PROBLEM DETAILS
Check each line of the listing for the string "registers". Copy those where it appears.

********************

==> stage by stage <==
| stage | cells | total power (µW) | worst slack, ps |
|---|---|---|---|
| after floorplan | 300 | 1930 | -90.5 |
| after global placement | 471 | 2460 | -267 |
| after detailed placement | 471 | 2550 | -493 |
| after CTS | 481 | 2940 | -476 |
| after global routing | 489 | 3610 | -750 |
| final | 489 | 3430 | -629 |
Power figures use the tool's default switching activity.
===== src/hw/rtl/tdq_pkg.sv =====
`default_nettype none
package tdq_pkg;

   localparam int TimerSlotsDefault = 32;
   localparam int IdBitsDefault     = 16;
   localparam int ResultCap         = 32;
   localparam int TimeBits          = 48;
   localparam int PeriodBits        = 32;
   localparam logic [TimeBits-1:0] TimeMax = '1;

   typedef enum logic [1:0] {
      REQ_ADD  = 2'd0,
      REQ_DEL  = 2'd1,
      REQ_TICK = 2'd2,
      REQ_NONE = 2'd3
   } req_code_type;

   typedef struct packed {
      logic [1:0]  req_type;
      logic [15:0] timer_id;
      logic [47:0] deadline;
      logic [31:0] repeat_period;
      logic [47:0] current_time;
   } req_type;

   typedef struct packed {
      logic        fired_valid;
      logic [15:0] fired_id;
      logic        rearmed;
      logic        table_full;
      logic        queue_empty;
      logic [47:0] next_deadline;
      logic        last;
   } rsp_type;

   // Control state of the sequencer.
   typedef enum logic [2:0] {
      ST_IDLE,
      ST_SCAN,
      ST_APPLY,
      ST_EMIT,
      ST_DONE
   } state_type;

   // Result of one sweep over the table.
   typedef struct packed {
      logic        hit;
      logic        free_found;
      logic        due_found;
      logic        any_valid;
      logic [47:0] min_deadline;
   } scan_sum_type;

endpackage
`default_nettype wire


===== src/hw/rtl/tdq_store.sv =====
`default_nettype none
module tdq_store
   import tdq_pkg::*;
#(
   parameter int TIMER_SLOTS = TimerSlotsDefault,
   parameter int ID_BITS     = IdBitsDefault,
   localparam int AW = (TIMER_SLOTS > 1) ? $clog2(TIMER_SLOTS) : 1
) (
   input  wire logic               clock,
   input  wire logic               reset,
   input  wire logic [AW-1:0]      rd_addr,
   output logic                    rd_valid,
   output logic [ID_BITS-1:0]      rd_id,
   output logic [TimeBits-1:0]     rd_deadline,
   output logic [PeriodBits-1:0]   rd_period,
   input  wire logic               wr_en,
   input  wire logic [AW-1:0]      wr_addr,
   input  wire logic               wr_valid,
   input  wire logic [ID_BITS-1:0] wr_id,
   input  wire logic [TimeBits-1:0]   wr_deadline,
   input  wire logic [PeriodBits-1:0] wr_period
);

   // Payload memory, registered read.
   logic [ID_BITS+TimeBits+PeriodBits-1:0] mem [TIMER_SLOTS];
   logic [TIMER_SLOTS-1:0] valid_ff;
   logic [ID_BITS+TimeBits+PeriodBits-1:0] rd_word_ff;
   logic rd_valid_ff;

   always_ff @(posedge clock) begin
      if (wr_en) begin
         mem[wr_addr] <= {wr_id, wr_deadline, wr_period};
      end
      rd_word_ff <= mem[rd_addr];
   end

   // Valid bits in flip-flops so that reset empties the table at once.
   always_ff @(posedge clock) begin
      if (reset) begin
         valid_ff    <= '0;
         rd_valid_ff <= 1'b0;
      end else begin
         if (wr_en) begin
            valid_ff[wr_addr] <= wr_valid;
         end
         rd_valid_ff <= valid_ff[rd_addr];
      end
   end

   assign rd_valid    = rd_valid_ff;
   assign rd_id       = rd_word_ff[ID_BITS+TimeBits+PeriodBits-1 -: ID_BITS];
   assign rd_deadline = rd_word_ff[TimeBits+PeriodBits-1 -: TimeBits];
   assign rd_period   = rd_word_ff[PeriodBits-1:0];

endmodule
`default_nettype wire


===== src/hw/rtl/timer_deadline_queue_top.sv =====
`default_nettype none
// Channel    Ports                          Direction  Handshake
// request    req_payload, start, busy       in         start && !busy
// response   rsp_payload, rsp_strobe        out        strobe, one cycle
//
// Every request sweeps the entry memory through its one read port, one entry a
// cycle; each sweep ends in an update state. An add or delete sweeps, writes, then
// sweeps again for the new minimum. A tick sweeps once per fired timer and once
// more, then gives one response a cycle; an unused request type sweeps once.
// After reset the table is empty at once. Responses cannot be held off; busy stays
// high until the last one.
module timer_deadline_queue_top
   import tdq_pkg::*;
#(
   parameter int TIMER_SLOTS = TimerSlotsDefault,
   parameter int ID_BITS     = IdBitsDefault
) (
   input  wire logic    clock,
   input  wire logic    reset,
   input  wire logic    start,
   output logic         busy,
   input  wire req_type req_payload,
   output logic         rsp_strobe,
   output rsp_type      rsp_payload
);

   localparam int AW = (TIMER_SLOTS > 1) ? $clog2(TIMER_SLOTS) : 1;
   localparam int CW = $clog2(TIMER_SLOTS + 2);
   localparam int NW = $clog2(ResultCap + 1);
   localparam int LW = $clog2(ResultCap);

   state_type state_ff, state_in;
   req_type   req_ff;
   logic [CW-1:0] cnt_ff, cnt_in;
   logic [NW-1:0] emit_ff, emit_in;
   logic [TIMER_SLOTS-1:0] done_ff;
   logic [NW-1:0] fired_ff;
   scan_sum_type sum_ff;
   logic [AW-1:0] hit_ff, free_ff, best_ff;
   logic [ID_BITS-1:0] best_id_ff;
   logic [TimeBits-1:0] best_dl_ff;
   logic [PeriodBits-1:0] best_per_ff;
   logic final_ff;
   logic full_ff;

   logic [AW-1:0] rd_addr, rd_slot;
   logic rd_valid;
   logic [ID_BITS-1:0] rd_id;
   logic [TimeBits-1:0] rd_deadline;
   logic [PeriodBits-1:0] rd_period;
   logic wr_en, wr_valid;
   logic [AW-1:0] wr_addr;
   logic [ID_BITS-1:0] wr_id;
   logic [TimeBits-1:0] wr_deadline;
   logic [PeriodBits-1:0] wr_period;

   logic [ID_BITS-1:0] req_id;
   logic rd_live, rd_due, better;
   logic [TimeBits:0] rearm_sum;
   logic [TimeBits-1:0] rearm_dl;
   logic is_edit, fire_now;

   // Log of fired timers, replayed once the table has settled.
   logic [ID_BITS:0] log_mem [ResultCap];
   logic [ID_BITS:0] log_rd_ff;

   assign req_id  = ID_BITS'(req_ff.timer_id);
   assign rd_addr = cnt_ff[AW-1:0];
   assign rd_live = (state_ff == ST_SCAN) && (cnt_ff >= CW'(1))
                    && (cnt_ff <= CW'(TIMER_SLOTS));
   assign rd_slot = AW'(cnt_ff - CW'(1));
   assign rd_due  = rd_valid && !done_ff[rd_slot]
                    && (rd_deadline <= req_ff.current_time);
   assign better  = !sum_ff.due_found || (rd_deadline < best_dl_ff)
                    || ((rd_deadline == best_dl_ff) && (rd_id < best_id_ff));
   assign rearm_sum = {1'b0, req_ff.current_time} + {{(TimeBits-PeriodBits+1){1'b0}},
                                                      best_per_ff};
   assign rearm_dl  = rearm_sum[TimeBits] ? TimeMax : rearm_sum[TimeBits-1:0];
   assign is_edit   = (req_ff.req_type == REQ_ADD) || (req_ff.req_type == REQ_DEL);
   assign fire_now  = (state_ff == ST_APPLY) && (req_ff.req_type == REQ_TICK)
                      && sum_ff.due_found;

   tdq_store #(.TIMER_SLOTS(TIMER_SLOTS), .ID_BITS(ID_BITS)) u_store (
      .clock, .reset, .rd_addr, .rd_valid, .rd_id, .rd_deadline, .rd_period,
      .wr_en, .wr_addr, .wr_valid, .wr_id, .wr_deadline, .wr_period
   );

   // Next state.
   always_comb begin
      state_in = state_ff;
      cnt_in   = cnt_ff;
      emit_in  = emit_ff;
      case (state_ff)
         ST_IDLE: begin
            cnt_in = '0;
            if (start) begin
               state_in = ST_SCAN;
            end
         end
         ST_SCAN: begin
            cnt_in = cnt_ff + CW'(1);
            if (cnt_ff == CW'(TIMER_SLOTS)) begin
               state_in = ST_APPLY;
            end
         end
         ST_APPLY: begin
            cnt_in  = '0;
            emit_in = '0;
            // A firing or an edit is followed by a fresh sweep of the updated table.
            if (fire_now || (is_edit && !final_ff)) begin
               state_in = ST_SCAN;
            end else if (fired_ff != '0) begin
               state_in = ST_EMIT;
            end else begin
               state_in = ST_DONE;
            end
         end
         ST_EMIT: begin
            emit_in = emit_ff + NW'(1);
            if (emit_ff == fired_ff) begin
               state_in = ST_IDLE;
            end
         end
         ST_DONE: begin
            state_in = ST_IDLE;
         end
         default: begin
            state_in = ST_IDLE;
         end
      endcase
   end

   // Memory write.
   always_comb begin
      wr_en       = 1'b0;
      wr_addr     = best_ff;
      wr_valid    = 1'b0;
      wr_id       = req_id;
      wr_deadline = req_ff.deadline;
      wr_period   = req_ff.repeat_period;
      if (state_ff == ST_APPLY) begin
         case (req_ff.req_type)
            REQ_ADD: begin
               wr_en    = !final_ff && (sum_ff.hit || sum_ff.free_found);
               wr_addr  = sum_ff.hit ? hit_ff : free_ff;
               wr_valid = 1'b1;
            end
            REQ_DEL: begin
               wr_en    = !final_ff && sum_ff.hit;
               wr_addr  = hit_ff;
               wr_valid = 1'b0;
            end
            REQ_TICK: begin
               wr_en       = sum_ff.due_found;
               wr_addr     = best_ff;
               wr_valid    = best_per_ff != '0;
               wr_id       = best_id_ff;
               wr_deadline = rearm_dl;
               wr_period   = best_per_ff;
            end
            default: begin
               wr_en = 1'b0;
            end
         endcase
      end
   end

   // Sequencer registers.
   always_ff @(posedge clock) begin
      if (reset) begin
         state_ff <= ST_IDLE;
         cnt_ff   <= '0;
         emit_ff  <= '0;
         fired_ff <= '0;
         done_ff  <= '0;
         final_ff <= 1'b0;
         full_ff  <= 1'b0;
         sum_ff   <= '0;
      end else begin
         state_ff <= state_in;
         cnt_ff   <= cnt_in;
         emit_ff  <= emit_in;
         if (state_ff == ST_IDLE && start) begin
            fired_ff <= '0;
            done_ff  <= '0;
            final_ff <= 1'b0;
            full_ff  <= 1'b0;
         end
         if (state_ff == ST_SCAN && cnt_ff == '0) begin
            sum_ff <= '0;
         end else if (rd_live) begin
            if (rd_valid) begin
               sum_ff.any_valid <= 1'b1;
               if (!sum_ff.any_valid || rd_deadline < sum_ff.min_deadline) begin
                  sum_ff.min_deadline <= rd_deadline;
               end
               if (rd_id == req_id) begin
                  sum_ff.hit <= 1'b1;
                  hit_ff     <= rd_slot;
               end
            end else if (!sum_ff.free_found) begin
               sum_ff.free_found <= 1'b1;
               free_ff           <= rd_slot;
            end
            if (rd_due && better && fired_ff < NW'(ResultCap)) begin
               sum_ff.due_found <= 1'b1;
               best_ff     <= rd_slot;
               best_id_ff  <= rd_id;
               best_dl_ff  <= rd_deadline;
               best_per_ff <= rd_period;
            end
         end
         if (state_ff == ST_APPLY) begin
            if (is_edit) begin
               final_ff <= 1'b1;
            end
            if (req_ff.req_type == REQ_ADD && !final_ff) begin
               full_ff <= !sum_ff.hit && !sum_ff.free_found;
            end
            if (fire_now) begin
               done_ff[best_ff] <= 1'b1;
               fired_ff         <= fired_ff + NW'(1);
            end
         end
      end
   end

   always_ff @(posedge clock) begin
      if (state_ff == ST_IDLE && start) begin
         req_ff <= req_payload;
      end
   end

   // Each firing is logged with its re-arm flag; the log is read one entry ahead.
   always_ff @(posedge clock) begin
      if (fire_now) begin
         log_mem[fired_ff[LW-1:0]] <= {best_id_ff, best_per_ff != '0};
      end
      log_rd_ff <= log_mem[emit_ff[LW-1:0]];
   end

   // Responses carry the minimum and empty flag of the final sweep.
   always_comb begin
      rsp_strobe  = 1'b0;
      rsp_payload = '0;
      rsp_payload.queue_empty   = !sum_ff.any_valid;
      rsp_payload.next_deadline = sum_ff.any_valid ? sum_ff.min_deadline : '0;
      case (state_ff)
         ST_EMIT: begin
            if (emit_ff != '0) begin
               rsp_strobe              = 1'b1;
               rsp_payload.fired_valid = 1'b1;
               rsp_payload.fired_id    = 16'(log_rd_ff[ID_BITS:1]);
               rsp_payload.rearmed     = log_rd_ff[0];
               rsp_payload.last        = emit_ff == fired_ff;
            end
         end
         ST_DONE: begin
            rsp_strobe             = 1'b1;
            rsp_payload.last       = 1'b1;
            rsp_payload.table_full = full_ff;
         end
         default: begin
            rsp_strobe = 1'b0;
         end
      endcase
   end

   assign busy = state_ff != ST_IDLE;

   assert property (@(posedge clock) disable iff (reset)
      rsp_strobe |-> busy)
      else $error("response outside a transaction");
   assert property (@(posedge clock) disable iff (reset)
      (state_ff == ST_DONE) |=> !busy)
      else $error("transaction did not close");
   assert property (@(posedge clock) disable iff (reset)
      fired_ff <= NW'(ResultCap))
      else $error("fired count beyond cap");

endmodule
`default_nettype wire


===== config.mk =====
export PLATFORM = sky130hd
export DESIGN_NAME = timer_deadline_queue_top
export DESIGN_NICKNAME = d
export VERILOG_FILES = /design/src/hw/rtl/tdq_pkg.sv /design/src/hw/rtl/tdq_store.sv /design/src/hw/rtl/timer_deadline_queue_top.sv
export SDC_FILE = /design/constraint.sdc
export NUM_CORES = 2
export LEC_CHECK = 0
export BUFFER_PORTS_ARGS = -buffer_cell sky130_fd_sc_hd__buf_4
export CAP_MARGIN = 30
export CORE_ASPECT_RATIO = 0.6
export CORE_MARGIN = 2
export CORE_UTILIZATION = 50
export CTS_BUF_LIST = sky130_fd_sc_hd__clkbuf_16
export DETAILED_ROUTE_END_ITERATION = 8
export PLACE_DENSITY = 0.66
export SLEW_MARGIN = 25
export SYNTH_ARGS = -nofsm -noshare
export SYNTH_HDL_FRONTEND = slang
export SYNTH_SLANG_ARGS = --single-unit
export TNS_END_PERCENT = 5

===== constraint.sdc =====
create_clock -name clock -period 16.5 [get_ports clock]
set_input_delay 0.825 -clock clock [delete_from_list [all_inputs] [get_ports clock]]
set_output_delay 0.825 -clock clock [all_outputs]
set_load 0.02 [all_outputs]

==> run_results.csv <==
group,metric,value,unit
status,status,"complete, no violations",
global_route,grt.overflow.total,0,
route,vias_per_cell,6.411,
cells_and_area,area_growth,13.51,%
cells_and_area,regArea,0.1214,mm^2
synth,yosys-top-cells-area,"edfxtp_1 72%, mux4_2 16%, dfxtp_1 3.1%, ha_1 1.6%, mux2_2 0.80%",
synth,syn_nets,7887,
cts,htree_levels,5,
power_and_ir_drop,fin_total_pwr,21.26,mW
cells_and_area,fin_cells,12681,
cts,cts_resized,0,
sta,slew_headroom,0.1083,
sta,worst_slack,10.28,ns
synth,syn_inst,7537,
floorplan,core_area,0.3205,mm^2
sta,tns,0,ns
synth,synth_compound_area_frac,0.02167,
min_path,min_path_type,"input port to flip-flop",
route,vias,81296,
critical_path,crit_path_frequent_cell,"buf_4",
synth,synth_area,0.1610,mm^2
route,drc,0,
critical_path,crit_arrival,7.03,ns
synth,yosysTopAreaCell,"edfxtp_1",
floorplan,dieArea,0.3267,mm^2
critical_path,required,17.31,ns
route,ant_nets,0,
cells_and_area,stdcell_area,0.1827,mm^2
sta,finalHoldViolCount,0,
global_route,grt_pass1_vias,79300,
placed_design,pre_cts_ws,9.845,ns
cells_and_area,most-common-layout-cells,"3873 x edfxtp_1, 1150 x mux4_2, 394 x buf_4",
sta,drv_slew,0,
job,maxCapViolCount,0,
global_route,grt_util_all_layers,0.2614,
power_and_ir_drop,power_frac_clock,0.409,
critical_path,crit_fanout,42,
power_and_ir_drop,pwr-share-seq,0.546,
synth,synth_top_family_by_area,"multiplexers",
critical_path,cp_top_family,"buffers and inverters",
sta,setup_viol,0,
critical_path,crit_chain,"buf_16 > buf_4 > buf_4 > buf_4 > buf_4 > buf_4 > mux4_2 > mux4_2 > mux2_2",
sta,timing.final.crit_share,0.3770,
cts,cts_made_buffers,372,
placed_design,gp_congestion,0.8948,
sta,grt_setup_unrepaired,"no",
route,drt_iter0_drc,12077,
cells_and_area,final_nets,8393,
synth,ys_warn_count,0,
power_and_ir_drop,power.leakage,57.08,nW
global_route,grt_max_degree,153,
power_and_ir_drop,intPower,16.78,mW
cells_and_area,fillers,23028,
synth,synthDistinctLibCells,76,
critical_path,cp-end-kind,"flip-flop",
sta,fmax,0.1608,GHz
synth,yosysSeqAreaShare,0.7539,
power_and_ir_drop,p_switching,4.481,mW
cts,cts_tree,"built",
synth,synth_mux_area_frac,0.1697,
floorplan,start_util,0.5023,
critical_path,cp-start-kind,"flip-flop",
cells_and_area,multi_input_area,0.03824,mm^2
power_and_ir_drop,power_density,116.3,mW/mm^2
cts,cts_buffer_depth,4,
synth,syn_area_per_cell,21.36,um^2
placed_design,portBuffers,219,
cells_and_area,drive_gt1_frac,0.2955,
critical_path,worstSetupPathType,"flip-flop to flip-flop",
power_and_ir_drop,pwr-share-comb,0.044,
cts,cts_root_buf,"clkbuf_16",
global_route,antenna_found_initial,11,
critical_path,critPathMaxStageDelay,0.80,ns
floorplan,io_pins,220,
power_and_ir_drop,ir_worst_vdd,0.00009052,V
placed_design,dpl_cell_area,0.1697,mm^2
cts,cts_sinks,4126,
placed_design,dp_cells,11933,
cells_and_area,layout_commonest_cell,"edfxtp_1",
synth,synth-main-ff-cell,"edfxtp_1",
global_route,grt_pass1_wl,604.0,mm
synth,yosys.area_share.xor_xnor,0.003645,
route,drt-total-wl,430.6,mm
synth,yosys.area_share.simple,0.02177,
route,wl_per_cell,33.96,um
sta,worst_pin_slew,1.338,ns
critical_path,path_buf_inv,6,
synth,yosysTopAreaCellShare,0.7224,
cts,clkSlewWorstSetupHoldPaths,0.07,ns
sta,skew,0.07781,ns
floorplan,die_w,736.6,um
floorplan,die_height,443.5,um
floorplan,rows,161,
power_and_ir_drop,swShare,0.2108,
route,dr.pass1.iters,6,
synth,ys_ff_latch,4126,
synth,synthAdderAreaFrac,0.01567,
synth,async_reset_ff_frac,0,
sta,fin_crit,6.220,ns
placed_design,dpl.hpwl,237.9,mm
critical_path,critPathSlowestCell,"buf_4",
synth,synth_enable_flop_cells,3873,
cts,worstSkewPairLatency,0.93,ns
## registers in the layout, summed over array words and instances (netlist names), 6 cells and up
register	cells
fired_ff	6
req_ff	130
cnt_ff	6
best_per_ff	32
sum_ff	52
log_mem	544
u_store.valid_ff	32
best_dl_ff	48
emit_ff	6
u_store.rd_word_ff	96
req_id	16
done_ff	32
best_id_ff	16
u_store.mem	3072
log_rd_ff	17
## area by class of cell
class                   instances  area share
diodes                          4  0.00005477
clock buffers                 383     0.05245
clock inverters               306     0.01391
inverters                     183    0.003800
multi-input cells            2858      0.2092
flip-flops and latches       4126      0.6643
well taps                    4319     0.02957
repair buffers                502     0.02671
## synthesized netlist by cell type (all sizes together), types with 4 or more instances
cell / number
nand2b: 10
clkbuf: 242
nor2b: 13
nand2: 215
a2111oi: 4
or3: 7
a32oi: 5
a21o: 71
nand4: 44
a211oi: 9
xor2: 37
a221oi: 4
nand3b: 7
o21ai: 142
and2: 25
a22oi: 30
o21bai: 5
buf: 128
a31oi: 28
mux2: 115
and3: 10
nor4: 24
xnor2: 30
nor2: 268
o2111ai: 4
mux2i: 13
a21oi: 200
o211ai: 11
edfxtp: 3873
nor3b: 4
dfxtp: 253
mux4: 1150
nor3: 28
nand3: 84
inv: 183
ha: 200
o21a: 16
or2: 10
## path summary, 6_finish.rpt
kind,startpoint,end,slack [ns],cells past startpoint
setup / recovery,cnt_ff[0],u_store.rd_word_ff[7],10.28,9
hold / removal,req_payload[108],req_ff[108],0.06,1
setup reg to reg,cnt_ff[0],u_store.rd_word_ff[7],10.28,9
hold reg to reg,u_store.rd_word_ff[28],best_per_ff[28],0.41,0
## worst register-to-register path, stage by stage, from the launching register on
cell     delay (ns)
dfxtp_4        0.60
buf_16         0.29
buf_4          0.75
buf_4          0.81
buf_4          0.77
buf_4          0.68
buf_4          0.75
mux4_2         0.60
mux4_2         0.55
mux2_2         0.30
## stage by stage
step	hold WS [ns]	utilization
2_1_floorplan	0.3855	-
5_1_grt	0.01427	0.5702
6_report	0.06215	0.5702
3_3_place_gp	0.3895	0.5269
3_5_place_dp	0.3895	0.5295
4_1_cts	0.0001378	0.5676
## per-layer routing
layer / vias up / routed length (um) / GRT usage
met5: - / 7 / 0
met4: 2 / 13190 / 0.07319
met3: 589 / 43150 / 0.04497
met2: 4611 / 194200 / 0.3865
met1: 43791 / 180100 / 0.4057
li1: 32303 / - / -
## power by group through the flow
stage / clock [mW] / combinational, mW / sequential (mW)
global route: 9.21 / 1.01 / 11.6
CTS: 8.80 / 0.926 / 11.6
global placement: 0 / 0.873 / 11.8
floorplan: 0 / 0.604 / 11.8
finish: 8.70 / 0.944 / 11.6
detailed placement: 0 / 0.921 / 11.8
## what timing repair did
item / in CTS / in global routing
endpoints found under the hold margin: 9 / 0
hold buffers: 9 / 0
endpoints found under the setup margin: 0 / 0
buffers inserted: 0 / 0
## cell families (layout without fill, tap and decap cells)
family | after synthesis | count (layout)
DFF | 4126 | 4126
muxes | 1278 | 1278
and+or+nand+nor | 760 | 760
buffers and inverters | 553 | 1374
AOI/OAI and AO/OA | 552 | 552
adders and majority gates | 201 | 201
xor gates and xnor gates | 67 | 67
other | 0 | 4
Note: power is estimated with default switching activity, not from simulation.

********************

RESULT
   // Sequencer registers.
## registers in the layout, summed over array words and instances (netlist names), 6 cells and up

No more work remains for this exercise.